▶ Task
Find the lines in the records below that contain "steps", and report each of them.

▶ Data records
^^^^^^^^^^^^^^^^
From an optimization exercise on the open Yosys and OpenROAD flow, aimed at small area, a short achievable clock period and few clock cycles per item; shortcuts taken in it are not production practice.
Where RTL was checked, it was by simulation tests only, not by an equivalence proof against the original.
Only the layout flow was run in runs 5 and 6; the RTL was not checked for function there.

## flow/design.v (module list and top-level ports; edited modules follow where they fit)
// module dct8_stream: 2707 lines
// module dct_fa: 10 lines
// module dct_ha: 9 lines
// module dct_addsub: 14 lines
// module dct_carry: 31 lines
// module dct_carry_ci: 13 lines
// module dct_sum: 11 lines
// module dct_sum_co: 12 lines
// module dct_out: 19 lines
module dct8_stream #(
    parameter int IN_W        = 8,
    parameter int OUT_W       = 14,
    parameter int LEVEL_SHIFT = 0
) (
    input  logic                    clk,
    input  logic                    rst,
    input  logic                    en,
    input  logic                    in_valid,
    output logic                    in_ready,
    input  logic [IN_W-1:0]         x0,
    input  logic [IN_W-1:0]         x1,
    input  logic [IN_W-1:0]         x2,
    input  logic [IN_W-1:0]         x3,
    input  logic [IN_W-1:0]         x4,
    input  logic [IN_W-1:0]         x5,
    input  logic [IN_W-1:0]         x6,
    input  logic [IN_W-1:0]         x7,
    output logic                    out_valid,
    input  logic                    out_ready,
    output logic signed [OUT_W-1:0] y0,
    output logic signed [OUT_W-1:0] y1,
    output logic signed [OUT_W-1:0] y2,
    output logic signed [OUT_W-1:0] y3,
    output logic signed [OUT_W-1:0] y4,
    output logic signed [OUT_W-1:0] y5,
    output logic signed [OUT_W-1:0] y6,
    output logic signed [OUT_W-1:0] y7
);
  // ...
==> flow/flow/run.sh <==
#!/bin/bash
# Standard ORFS layout, with repair_timing aiming below the clock period and
# plain buffers on the ports.
set -euo pipefail
bash standard.sh SETUP_SLACK_MARGIN=7.0 "BUFFER_PORTS_ARGS=-buffer_cell sky130_fd_sc_hd__buf_2" finish > standard_flow.log 2>&1
==> flow/standard.sh <==
#!/bin/bash
# synth_recipe.tcl (not shown) runs the flow's synth.tcl, then flattens the netlist and writes it again
# the make line also repeats each setting of config.mk as NAME=value (left out here)
make -C /OpenROAD-flow-scripts/flow DESIGN_CONFIG=/design/flow/config.mk WORK_HOME=/design/flow/orfs CLKGATE_MAP_FILE= SYNTH_SCRIPT=/design/flow/synth_recipe.tcl "${@:-finish}"
==> flow/config.mk <==
export PLATFORM = sky130hd
export DESIGN_NAME = dct8_stream
export DESIGN_NICKNAME = dct8_stream
export VERILOG_FILES = /design/flow/design.v
export SDC_FILE = /design/flow/constraint.sdc
export NUM_CORES = 4
export LEC_CHECK = 0
export CAP_MARGIN = 20
export CORE_MARGIN = 2
export CORE_UTILIZATION = 50
export SLEW_MARGIN = 20
export SYNTH_HIERARCHICAL = 1
export TNS_END_PERCENT = 0
==> flow/constraint.sdc <==
create_clock -name core_clock -period 12.0 [get_ports {clk}]
set_input_delay 2.4000 -clock core_clock [delete_from_list [all_inputs] [get_ports {clk}]]
set_output_delay 2.4000 -clock core_clock [all_outputs]
set_load 0.01 [all_outputs]
Background: an optimization exercise with open tools, aiming at small area. Do not read the settings as production practice.
Function was checked by simulation only, so behaviour that the tests miss may differ from the original.
Power is estimated from default activity; no workload was simulated.

## hw_sensor_regbank
module hw_sensor_regbank
#(
  parameter int P_NO_CH            = 8,
  parameter int P_SIGNED           = 0,
  parameter int P_S_AXI_ADDR_WIDTH = 10,
  parameter int P_S_AXI_DATA_WIDTH = 32
) (
  input  logic                          clk,
  input  logic                          reset,
  input  logic                          sample_valid,
  input  logic [P_NO_CH-1:0][31:0]      sensor_info,
  input  logic [P_S_AXI_ADDR_WIDTH-1:0] s_apb_paddr,
  input  logic                          s_apb_pwrite,
  input  logic                          s_apb_psel,
  input  logic                          s_apb_penable,
  input  logic [P_S_AXI_DATA_WIDTH-1:0] s_apb_pwdata,
  output logic [P_S_AXI_DATA_WIDTH-1:0] s_apb_prdata,
  output logic                          s_apb_pready,
  output logic                          s_apb_pslverr,
  output logic                          irq
);
  localparam logic [31:0] LP_INV = hw_sensor_pkg::LP_INV;
  logic [2:0] w_idx;
  logic       w_val, w_hi, w_lo, w_min, w_max, w_blk;
  logic       w_alarm, w_irqen, w_ctrl, w_info;
  logic       w_err, w_wr, w_access;
  assign w_idx   = s_apb_paddr[4:2];
  assign w_val   = s_apb_paddr[9:5] == 5'b00000;
  assign w_hi    = s_apb_paddr[9:5] == 5'b01000;
  assign w_lo    = s_apb_paddr[9:5] == 5'b01100;
  assign w_min   = s_apb_paddr[9:5] == 5'b10100;
  assign w_max   = s_apb_paddr[9:5] == 5'b11000;
  assign w_blk   = s_apb_paddr[9:4] == 6'b100000;
  assign w_alarm = w_blk & (s_apb_paddr[3:2] == 2'd0);
  assign w_irqen = w_blk & (s_apb_paddr[3:2] == 2'd1);
  assign w_ctrl  = w_blk & (s_apb_paddr[3:2] == 2'd2);
  assign w_info  = w_blk & (s_apb_paddr[3:2] == 2'd3);
  assign w_err    = ~(w_val | w_hi | w_lo | w_min | w_max | w_blk) |
  ...
For scale: ~6200 cells after synthesis, roughly 340 I/O pins, ~0.064 mm2 of cells after synthesis.
==> flow/config.mk <==
export PLATFORM = sky130hd
export DESIGN_NAME = hw_sensor_regbank
export DESIGN_NICKNAME = hw_sensor_regbank
export VERILOG_FILES = /design/flow/design.v
export SDC_FILE = /design/flow/constraint.sdc
export NUM_CORES = 4
export LEC_CHECK = 0
export CAP_MARGIN = 0
export CORE_MARGIN = 2
export CORE_UTILIZATION = 55
export PLACE_DENSITY = 0.65
export SETUP_SLACK_MARGIN = 0.3
export SLEW_MARGIN = 0
export SYNTH_HIERARCHICAL = 1
export SYNTH_MINIMUM_KEEP_SIZE = 0
==> flow/constraint.sdc <==
create_clock -name core_clock -period 6.0 [get_ports {clk}]
set_input_delay 1.2000 -clock core_clock [delete_from_list [all_inputs] [get_ports {clk}]]
set_output_delay 1.2000 -clock core_clock [all_outputs]
set_load 0.01 [all_outputs]
standard.sh (not shown) runs the stock make flow with config.mk's settings and CLKGATE_MAP_FILE= SYNTH_SCRIPT=/design/flow/synth_recipe.tcl, a recipe that flattens the netlist after the stock synthesis.
==> flow/flow/run.sh <==
#!/bin/bash
# The standard layout (standard.sh, unchanged synthesis), with two
# placement/CTS arguments changed:
#  - input and output ports are buffered with buf_1 cells
#  - CTS uses clkbuf_4 in clusters of up to 8 sinks within 40 um, and
#    inserts no dummy loads
# make's full output goes to make.log here; ORFS keeps each step's log under
# orfs/logs as usual.
set -euo pipefail
bash standard.sh \
  "BUFFER_PORTS_ARGS=-buffer_cell sky130_fd_sc_hd__buf_1" \
  "CTS_ARGS=-sink_clustering_enable -repair_clock_nets -dont_use_dummy_load -buf_list sky130_fd_sc_hd__clkbuf_4 -sink_clustering_size 8 -sink_clustering_max_diameter 40" \
  finish > make.log 2>&1
Then changed:
--- a/flow/design.v
+++ b/flow/design.v
@@ -19,52 +19,56 @@
     inv_mask = m;
   endfunction
   localparam logic [31:0] LP_INV = inv_mask(LP_NPAIR, LP_NQUAD);
 endpackage
 module hs_inv   (input logic a,           output logic y); assign y = ~a;               endmodule
 module hs_nor2  (input logic a, b,        output logic y); assign y = ~(a | b);         endmodule
 module hs_nand2 (input logic a, b,        output logic y); assign y = ~(a & b);         endmodule
 module hs_or2   (input logic a, b,        output logic y); assign y = a | b;            endmodule
 module hs_and2  (input logic a, b,        output logic y); assign y = a & b;            endmodule
 module hs_o21ai (input logic a1, a2, b1,  output logic y); assign y = ~((a1 | a2) & b1); endmodule
 module hs_or3   (input logic a, b, c,     output logic y); assign y = a | b | c;        endmodule
+module hs_or4   (input logic a, b, c, d,  output logic y); assign y = a | b | c | d;    endmodule
 module hs_nand4 (input logic a, b, c, d,  output logic y); assign y = ~(a & b & c & d); endmodule
 module hs_nand3 (input logic a, b, c,     output logic y); assign y = ~(a & b & c);     endmodule
 module hs_a222oi (input logic a1, a2, b1, b2, c1, c2, output logic y);
   assign y = ~((a1 & a2) | (b1 & b2) | (c1 & c2));
 endmodule
 module hs_rd_bit #(
   parameter bit P_INV = 1'b0
 ) (
   input  logic [31:0] d,
   input  logic [31:0] s,
-  input  logic        c,
+  input  logic        x,
   input  logic        xn,
+  input  logic        nosel,
   output logic        y
 );
-  logic [10:0] n;
-  logic [2:0]  q;
-  logic        w_or;
+  logic [9:0] n;
+  logic [1:0] m;
+  logic [2:0] q;
   for (genvar k = 0; k < 10; k++) begin : g_l
     hs_a222oi u_l (.a1(s[3*k]), .a2(d[3*k]), .b1(s[3*k+1]), .b2(d[3*k+1]),
                    .c1(s[3*k+2]), .c2(d[3*k+2]), .y(n[k]));
   end
-  hs_a222oi u_l10 (.a1(s[30]), .a2(d[30]), .b1(s[31]), .b2(d[31]), .c1(c), .c2(c), .y(n[10]));
-  hs_nand4 u_q0 (.a(n[0]), .b(n[1]), .c(n[2]),  .d(n[3]), .y(q[0]));
-  hs_nand4 u_q1 (.a(n[4]), .b(n[5]), .c(n[6]),  .d(n[7]), .y(q[1]));
-  hs_nand3 u_q2 (.a(n[8]), .b(n[9]), .c(n[10]), .y(q[2]));
-  hs_or3   u_or (.a(q[0]), .b(q[1]), .c(q[2]), .y(w_or));
+  hs_nand2 u_m0 (.a(s[30]), .b(d[30]), .y(m[0]));
+  hs_nand2 u_m1 (.a(s[31]), .b(d[31]), .y(m[1]));
+  hs_nand4 u_q0 (.a(n[0]), .b(n[1]), .c(n[2]), .d(n[3]), .y(q[0]));
+  hs_nand4 u_q1 (.a(n[4]), .b(n[5]), .c(n[6]), .d(n[7]), .y(q[1]));
+  hs_nand4 u_q2 (.a(n[8]), .b(n[9]), .c(m[0]), .d(m[1]), .y(q[2]));
   if (!P_INV) begin : g_true
-    assign y = w_or;
+    hs_or4 u_y (.a(q[0]), .b(q[1]), .c(q[2]), .d(x), .y(y));
   end else begin : g_inv
-    hs_nand2 u_y (.a(w_or), .b(xn), .y(y));
+    logic w_or;
+    hs_or3   u_or (.a(q[0]), .b(q[1]), .c(q[2]), .y(w_or));
+    hs_o21ai u_y  (.a1(w_or), .a2(nosel), .b1(xn), .y(y));
   end
 endmodule
 module hs_cap_bit #(
   parameter bit P_X = 1'b1
 ) (
   input  logic [7:0] d,
   input  logic [7:0] s,
   input  logic       x,
   output logic       y
 );
   logic [1:0] n;
@@ -299,41 +303,39 @@
   end
   always_ff @(posedge clk) r_rd_cap <= w_rd_cap;
   logic [31:0] w_sel, w_rd_now, w_extra;
   logic        w_ones, w_nosel;
   for (genvar gi = 0; gi < P_NO_CH; gi++) begin : g_sel
     assign w_sel[gi]      = w_hi  & r_hi_vld[gi] & (w_idx == 3'(gi));
     assign w_sel[8 + gi]  = w_lo  & r_lo_vld[gi] & (w_idx == 3'(gi));
     assign w_sel[16 + gi] = w_min & r_mm_vld     & (w_idx == 3'(gi));
     assign w_sel[24 + gi] = w_max & r_mm_vld     & (w_idx == 3'(gi));
   end
   assign w_nosel = ~|w_sel;
-  assign w_ones  = (w_hi & ~r_hi_vld[w_idx]) | (w_min & ~r_mm_vld);
+  always_comb begin
+    w_ones = w_min & ~r_mm_vld;
+    for (int i = 0; i < P_NO_CH; i++)
+      if (w_hi & ~r_hi_vld[i] & (w_idx == 3'(i))) w_ones = 1'b1;
+  end
   always_comb begin
     w_extra = r_rd_cap | {32{w_ones}};
     if (w_irqen) w_extra = w_extra | 32'(r_irq_en);
     if (w_ctrl)  w_extra = w_extra | 32'(r_freeze);
     if (w_info)  w_extra = w_extra | 32'(P_NO_CH);
   end
   for (genvar b = 0; b < 32; b++) begin : g_rd
     logic [31:0] w_d;
     for (genvar gi = 0; gi < P_NO_CH; gi++) begin : g_d
       assign w_d[gi]      = r_thi[gi][b];
       assign w_d[8 + gi]  = r_tlo[gi][b];
       assign w_d[16 + gi] = r_mn[gi][b];
       assign w_d[24 + gi] = r_mx[gi][b];
     end
-    if (LP_INV[b]) begin : g_inv
-      hs_rd_bit #(.P_INV(1'b1)) u_rd (
-        .d(w_d), .s(w_sel), .c(w_nosel), .xn(~w_extra[b]), .y(w_rd_now[b])
-      );
-    end else begin : g_true
-      hs_rd_bit #(.P_INV(1'b0)) u_rd (
-        .d(w_d), .s(w_sel), .c(w_extra[b]), .xn(w_extra[b]), .y(w_rd_now[b])
-      );
-    end
+    hs_rd_bit #(.P_INV(LP_INV[b])) u_rd (
+      .d(w_d), .s(w_sel), .x(w_extra[b]), .xn(~w_extra[b]), .nosel(w_nosel), .y(w_rd_now[b])
+    );
   end
   assign s_apb_prdata  = w_rd_now;
   assign s_apb_pready  = w_access;
   assign s_apb_pslverr = w_err;
   assign irq           = r_irq;
 endmodule
Effect:
- maximum frequency goes up slightly
- sequential power is about the same
- global-route usage decreases by 0.44 points
- clock-buffer cell count went up by 3
- critical path depth stays the same
- synthesized area barely changes
- cell count is higher slightly
- sequential share of layout area shrinks by 0.52 points
- die area hardly moves
- via count barely changes
- register-to-register slack improved by 0.05 ns
- routed wire length went down slightly
- worst setup slack is better by 0.052 ns
- non-clock buffer count rises by 31

==> port drivers added, routing unchanged <==
In the flow no input, the clock included, has a driving cell. The finished layouts below were timed again as built, in two steps. Step 1 (the two cells are an assumption about what drives the block):
set clk [get_ports {clk}]
set_driving_cell -lib_cell sky130_fd_sc_hd__clkbuf_16 $clk
set_driving_cell -lib_cell sky130_fd_sc_hd__buf_2 [delete_from_list [all_inputs] $clk]
Step 2 also shifts input and output timing later by t, the mid clock arrival at the registers, as if the neighbouring blocks saw the same clock. Three values: ideal ports, drivers, drivers and shift; two values: the first two.
| run | shift t [ns] | slack for setup (ns) | worst hold slack (ns) |
|---|---|---|---|
| the first run | 1.324 | 0.177 / 0.177 / 0.177 | 0.077 / 0.024 / 0.481 |
| the second run | 1.323 | 0.230 / 0.168 / 0.168 | 0.079 / 0.027 / 0.485 |
After both steps setup and hold are still met in every run listed. For the second run, which loses most, drivers alone change the setup slack by -0.062 ns; drivers and shift together by -0.062 ns.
^^^^^^^^^^^^^^^^
▶ Solution
In the flow no input, the clock included, has a driving cell. The finished layouts below were timed again as built, in two steps. Step 1 (the two cells are an assumption about what drives the block):
After both steps setup and hold are still met in every run listed. For the second run, which loses most, drivers alone change the setup slack by -0.062 ns; drivers and shift together by -0.062 ns.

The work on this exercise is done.